EXERCISE REQUIREMENTS:
Look through the data below and, wherever a line carries the word "combinational", please copy that line.

DATASET EXTRACT:

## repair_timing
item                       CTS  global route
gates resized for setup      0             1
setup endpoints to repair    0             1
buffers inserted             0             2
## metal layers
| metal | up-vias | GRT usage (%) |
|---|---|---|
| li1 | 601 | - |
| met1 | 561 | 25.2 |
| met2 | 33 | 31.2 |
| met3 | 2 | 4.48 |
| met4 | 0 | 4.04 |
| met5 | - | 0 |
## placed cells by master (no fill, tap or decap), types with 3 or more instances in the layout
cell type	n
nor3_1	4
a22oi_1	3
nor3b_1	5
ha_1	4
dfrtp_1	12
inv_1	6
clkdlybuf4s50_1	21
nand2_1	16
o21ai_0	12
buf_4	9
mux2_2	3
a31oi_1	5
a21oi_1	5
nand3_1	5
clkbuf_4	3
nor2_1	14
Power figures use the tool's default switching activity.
File: src/rtl/settle_timer.sv
// Loadable up-counter with a terminal-count flag; one instance serves both
// the break interval and the settle interval of the gain switch.
module settle_timer #(
    parameter int WIDTH = 4
) (
    input  logic             adc_clk,
    input  logic             rst,
    input  logic             load,
    input  logic [WIDTH-1:0] load_val,
    input  logic             inc,
    input  logic [WIDTH-1:0] terminal,
    output logic [WIDTH-1:0] count,
    output logic             tc
);

    // Load has priority over counting so a new interval always starts cleanly.
    always_ff @(posedge adc_clk) begin
        if (rst) begin
            count <= '0;
        end else if (load) begin
            count <= load_val;
        end else if (inc) begin
            count <= count + 1'b1;
        end
    end

    assign tc = (count == terminal);

endmodule
File: src/rtl/if_pc_branch_unit_pkg.sv
// ---------------------------------------------------------------------------
// if_pc_branch_unit_pkg
//   Shared definitions for the fetch-stage PC / branch unit:
//     fetchState_t     - fetch FSM states (FETCH, DISCARD)
//     PC_INCR          - sequential PC increment (one 32-bit instruction)
//     DEFAULT_RESET_PC - default value loaded into the PC on reset
//   Optional feature macro used by this slice: BRANCH_DELAY_SLOT_EN
// ---------------------------------------------------------------------------
package if_pc_branch_unit_pkg;

   typedef enum logic {
      FETCH   = 1'b0,
      DISCARD = 1'b1
   } fetchState_t;

   localparam logic [31:0] PC_INCR          = 32'd4;
   localparam logic [31:0] DEFAULT_RESET_PC = 32'h0000_0000;

endpackage

File: src/rtl/if_next_pc_mux.sv
// ---------------------------------------------------------------------------
// if_next_pc_mux
//   Purely combinational next-PC selector. Computes the branch and jump
//   targets and picks the highest-priority source:
//   taken branch > jump > sequential (PC + 4).
//   Also produces the raw redirect flush requests; the top qualifies them
//   with reset.
//
//   Configuration macro: BRANCH_DELAY_SLOT_EN
//     defined   : taken branch flushes IF/ID only, jump flushes nothing
//     undefined : taken branch flushes IF/ID and ID/EX, jump flushes IF/ID
//
//   Ports:
//     branchEx, bneEx, zeroEx  in   branch in EX, BNE sense, ALU zero flag
//     pcPlus4Ex                in   branch instruction's PC + 4
//     offsetEx                 in   sign-extended immediate << 2
//     jumpId                   in   J-type jump in ID
//     jumpTargetId             in   26-bit jump index
//     pcPlus4Id                in   jump instruction's PC + 4
//     pcPlus4If                in   current fetch PC + 4
//     taken                    out  branch condition resolved as taken
//     redirect                 out  taken branch or jump present
//     nextPc                   out  selected next PC
//     flushIfId, flushIdEx     out  flush requests caused by the redirect
// ---------------------------------------------------------------------------
module if_next_pc_mux
   import if_pc_branch_unit_pkg::*;
(
   input  logic        branchEx,
   input  logic        bneEx,
   input  logic        zeroEx,
   input  logic [31:0] pcPlus4Ex,
   input  logic [31:0] offsetEx,
   input  logic        jumpId,
   input  logic [25:0] jumpTargetId,
   input  logic [31:0] pcPlus4Id,
   input  logic [31:0] pcPlus4If,
   output logic        taken,
   output logic        redirect,
   output logic [31:0] nextPc,
   output logic        flushIfId,
   output logic        flushIdEx
);

   logic [31:0] branchTarget;
   logic [31:0] jumpTarget;

   // Target arithmetic. The branch add wraps modulo 2^32 on purpose; there
   // is no overflow reporting on address computation. The jump target keeps
   // the upper nibble of the jump's own PC + 4 (region-relative jump).
   always_comb begin
      branchTarget = pcPlus4Ex + offsetEx;
      jumpTarget   = {pcPlus4Id[31:28], jumpTargetId, 2'b00};
      taken        = branchEx & (zeroEx ^ bneEx);
      redirect     = taken | jumpId;
   end

   // Priority selection. A branch in EX is older than a jump in ID, so when
   // both are present the jump is on the wrong path and the branch wins.
   always_comb begin
      nextPc = pcPlus4If;
      if (taken) begin
         nextPc = branchTarget;
      end else if (jumpId) begin
         nextPc = jumpTarget;
      end
   end

   // Flush requests raised by a redirect. With delay slots the instruction
   // behind a branch (already in ID) must survive, so only IF/ID is killed,
   // and a jump's delay slot is the instruction being fetched, so a jump
   // kills nothing. Without delay slots everything younger than the
   // redirecting instruction is squashed.
   always_comb begin
      flushIfId = 1'b0;
      flushIdEx = 1'b0;
`ifdef BRANCH_DELAY_SLOT_EN
      flushIfId = taken;
`else
      flushIfId = taken | jumpId;
      flushIdEx = taken;
`endif
   end

endmodule

File: src/rtl/if_pc_branch_unit.sv
// ---------------------------------------------------------------------------
// if_pc_branch_unit
//   Fetch-stage program counter with branch / jump redirection and a small
//   FETCH/DISCARD FSM that throws away a fetch that was already in flight
//   when a redirect happened and the instruction memory was not yet ready.
//
//   Configuration macro: BRANCH_DELAY_SLOT_EN (changes the flush pattern,
//   see if_next_pc_mux).
//
//   Parameters:
//     RESET_PC                     PC value loaded on reset
//   Ports:
//     Clk                          in   clock, rising edge
//     Reset                        in   synchronous active-high reset
//     Stall_IF                     in   hazard hold of sequential advance
//     Branch_EX, Bne_EX, Zero_EX   in   branch in EX, BNE sense, zero flag
//     PC_Plus_4_EX                 in   branch instruction's PC + 4
//     Instruction_Shift_Left_2_EX  in   branch offset (imm << 2)
//     Jump_ID, Jump_Target_ID      in   J-type jump in ID and its index
//     PC_Plus_4_ID                 in   jump instruction's PC + 4
//     IMem_Ready                   in   instruction memory completes fetch
//     PC_IF, PC_Plus_4_IF          out  current fetch PC and PC + 4
//     IMem_Req                     out  fetch request
//     Flush_IF_ID, Flush_ID_EX     out  pipeline register flush pulses
//     Branch_Taken                 out  branch in EX resolved as taken
// ---------------------------------------------------------------------------
module if_pc_branch_unit
   import if_pc_branch_unit_pkg::*;
#(
   parameter logic [31:0] RESET_PC = DEFAULT_RESET_PC
)(
   input  logic        Clk,
   input  logic        Reset,
   input  logic        Stall_IF,
   input  logic        Branch_EX,
   input  logic        Bne_EX,
   input  logic        Zero_EX,
   input  logic [31:0] PC_Plus_4_EX,
   input  logic [31:0] Instruction_Shift_Left_2_EX,
   input  logic        Jump_ID,
   input  logic [25:0] Jump_Target_ID,
   input  logic [31:0] PC_Plus_4_ID,
   input  logic        IMem_Ready,
   output logic [31:0] PC_IF,
   output logic [31:0] PC_Plus_4_IF,
   output logic        IMem_Req,
   output logic        Flush_IF_ID,
   output logic        Flush_ID_EX,
   output logic        Branch_Taken
);

   fetchState_t state;
   fetchState_t nextState;
   logic [31:0] pcReg;
   logic [31:0] pcNext;
   logic [31:0] pcPlus4;
   logic [31:0] muxPc;
   logic        taken;
   logic        redirect;
   logic        redirectFlushIfId;
   logic        redirectFlushIdEx;
   logic        discardFlush;

   assign pcPlus4 = pcReg + PC_INCR;

   if_next_pc_mux nextPcMux (
      .branchEx     (Branch_EX),
      .bneEx        (Bne_EX),
      .zeroEx       (Zero_EX),
      .pcPlus4Ex    (PC_Plus_4_EX),
      .offsetEx     (Instruction_Shift_Left_2_EX),
      .jumpId       (Jump_ID),
      .jumpTargetId (Jump_Target_ID),
      .pcPlus4Id    (PC_Plus_4_ID),
      .pcPlus4If    (pcPlus4),
      .taken        (taken),
      .redirect     (redirect),
      .nextPc       (muxPc),
      .flushIfId    (redirectFlushIfId),
      .flushIdEx    (redirectFlushIdEx)
   );

   // State and PC register. Reset wins over everything, including a
   // redirect in the same cycle, and drops any pending discard so no stale
   // flush pulse appears after release.
   always_ff @(posedge Clk) begin
      if (Reset) begin
         state <= FETCH;
         pcReg <= RESET_PC;
      end else begin
         state <= nextState;
         pcReg <= pcNext;
      end
   end

   // Next-state / next-PC logic.
   // FETCH: a redirect always loads its target (a stall cannot block it).
   //   If memory was not ready the fetch of the old PC is still in flight,
   //   so we go to DISCARD to drop it when it finally completes. Without a
   //   redirect the PC only moves on a completed, unstalled fetch.
   // DISCARD: the PC already points at the target and holds; the completing
   //   stale fetch is flushed and we return to FETCH. A further redirect
   //   replaces the target and keeps us discarding.
   always_comb begin
      nextState    = state;
      pcNext       = pcReg;
      discardFlush = 1'b0;
      case (state)
         FETCH: begin
            if (redirect) begin
               pcNext = muxPc;
               if (!IMem_Ready) begin
                  nextState = DISCARD;
               end
            end else if (IMem_Ready && !Stall_IF) begin
               pcNext = pcPlus4;
            end
         end
         DISCARD: begin
            discardFlush = IMem_Ready;
            if (redirect) begin
               pcNext    = muxPc;
               nextState = DISCARD;
            end else if (IMem_Ready) begin
               nextState = FETCH;
            end
         end
      endcase
   end

   // Outputs. Flushes are combinational pulses in the cycle the redirect
   // (or discard completion) is decided and are suppressed under reset.
   // Branch_Taken is the raw branch condition.
   always_comb begin
      PC_IF        = pcReg;
      PC_Plus_4_IF = pcPlus4;
      IMem_Req     = ~Reset;
      Branch_Taken = taken;
      Flush_IF_ID  = ~Reset & (redirectFlushIfId | discardFlush);
      Flush_ID_EX  = ~Reset & redirectFlushIdEx;
   end

endmodule
<file path="src/rtl/bp_me_io_load_arbiter.sv">
// Round-robin arbiter that shares one IO command/response link among several loaders.
// Responses come back in order and are steered to the requester recorded in a source-ID FIFO.
module bp_me_io_load_arbiter #(
    parameter int num_req_p         = 2,
    parameter int msg_width_p       = 64,
    parameter int max_outstanding_p = 4
) (
    input  logic                                  clk_i,
    input  logic                                  reset_i,

    input  logic [num_req_p-1:0][msg_width_p-1:0] req_cmd_i,
    input  logic [num_req_p-1:0]                  req_cmd_v_i,
    output logic [num_req_p-1:0]                  req_cmd_yumi_o,

    output logic [msg_width_p-1:0]                req_resp_o,
    output logic [num_req_p-1:0]                  req_resp_v_o,
    input  logic [num_req_p-1:0]                  req_resp_ready_i,

    output logic [msg_width_p-1:0]                io_cmd_o,
    output logic                                  io_cmd_v_o,
    input  logic                                  io_cmd_ready_i,

    input  logic [msg_width_p-1:0]                io_resp_i,
    input  logic                                  io_resp_v_i,
    output logic                                  io_resp_yumi_o,

    output logic                                  idle_o,
    output logic                                  error_o
);

    localparam int id_w_lp  = (num_req_p > 1) ? $clog2(num_req_p) : 1;
    localparam int ptr_w_lp = (max_outstanding_p > 1) ? $clog2(max_outstanding_p) : 1;
    localparam int cnt_w_lp = ((max_outstanding_p + 1) > 1) ? $clog2(max_outstanding_p + 1) : 1;

    localparam logic [id_w_lp-1:0]  last_req_lp  = id_w_lp'(num_req_p - 1);
    localparam logic [ptr_w_lp-1:0] last_slot_lp = ptr_w_lp'(max_outstanding_p - 1);
    localparam logic [cnt_w_lp-1:0] max_cnt_lp   = cnt_w_lp'(max_outstanding_p);

    logic [id_w_lp-1:0]  rr_ptr_r;
    logic [id_w_lp-1:0]  grant_id;
    logic [id_w_lp-1:0]  scan_id;
    logic                grant_found;

    logic [id_w_lp-1:0]  src_mem_r [max_outstanding_p];
    logic [ptr_w_lp-1:0] wr_ptr_r;
    logic [ptr_w_lp-1:0] rd_ptr_r;
    logic [cnt_w_lp-1:0] count_r;
    logic [id_w_lp-1:0]  src_id;

    logic                outstanding;
    logic                not_full;
    logic                push;
    logic                pop;

    // Scan from the priority pointer upward (wrapping); the first valid requester wins.
    always_comb begin
        grant_id    = rr_ptr_r;
        grant_found = 1'b0;
        scan_id     = rr_ptr_r;
        for (int i = 0; i < num_req_p; i++) begin
            if (!grant_found && req_cmd_v_i[scan_id]) begin
                grant_found = 1'b1;
                grant_id    = scan_id;
            end
            scan_id = (scan_id == last_req_lp) ? '0 : scan_id + 1'b1;
        end
    end

    // Handshakes: a command moves when io_cmd_v_o & io_cmd_ready_i (valid never looks at ready);
    // a response is consumed when io_resp_v_i & io_resp_yumi_o.
    assign outstanding = (count_r != '0);
    assign not_full    = (count_r < max_cnt_lp);
    assign src_id      = src_mem_r[rd_ptr_r];

    assign io_cmd_v_o  = ~reset_i & grant_found & not_full;
    assign io_cmd_o    = reset_i ? '0 : req_cmd_i[grant_id];
    assign push        = io_cmd_v_o & io_cmd_ready_i;

    always_comb begin
        req_cmd_yumi_o = '0;
        if (push) begin
            req_cmd_yumi_o[grant_id] = 1'b1;
        end
    end

    // With nothing outstanding a response has no owner: it is dropped and flagged.
    always_comb begin
        req_resp_v_o   = '0;
        io_resp_yumi_o = 1'b0;
        error_o        = 1'b0;
        if (!reset_i && io_resp_v_i) begin
            if (outstanding) begin
                req_resp_v_o[src_id] = 1'b1;
                io_resp_yumi_o       = req_resp_ready_i[src_id];
            end else begin
                io_resp_yumi_o = 1'b1;
                error_o        = 1'b1;
            end
        end
    end

    assign req_resp_o = reset_i ? '0 : io_resp_i;
    assign pop        = io_resp_yumi_o & outstanding;
    assign idle_o     = reset_i | ~outstanding;

    always_ff @(posedge clk_i) begin
        if (reset_i) begin
            rr_ptr_r <= '0;
            wr_ptr_r <= '0;
            rd_ptr_r <= '0;
            count_r  <= '0;
        end else begin
            if (push) begin
                rr_ptr_r <= (grant_id == last_req_lp) ? '0 : grant_id + 1'b1;
                wr_ptr_r <= (wr_ptr_r == last_slot_lp) ? '0 : wr_ptr_r + 1'b1;
            end
            if (pop) begin
                rd_ptr_r <= (rd_ptr_r == last_slot_lp) ? '0 : rd_ptr_r + 1'b1;
            end
            case ({push, pop})
                2'b10:   count_r <= count_r + 1'b1;
                2'b01:   count_r <= count_r - 1'b1;
                default: count_r <= count_r;
            endcase
        end
    end

    // Storage needs no reset; occupancy is tracked by count_r and the pointers.
    always_ff @(posedge clk_i) begin
        if (push) begin
            src_mem_r[wr_ptr_r] <= grant_id;
        end
    end

endmodule

</file>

WRITTEN RESPONSE:
//   Purely combinational next-PC selector. Computes the branch and jump
   // Outputs. Flushes are combinational pulses in the cycle the redirect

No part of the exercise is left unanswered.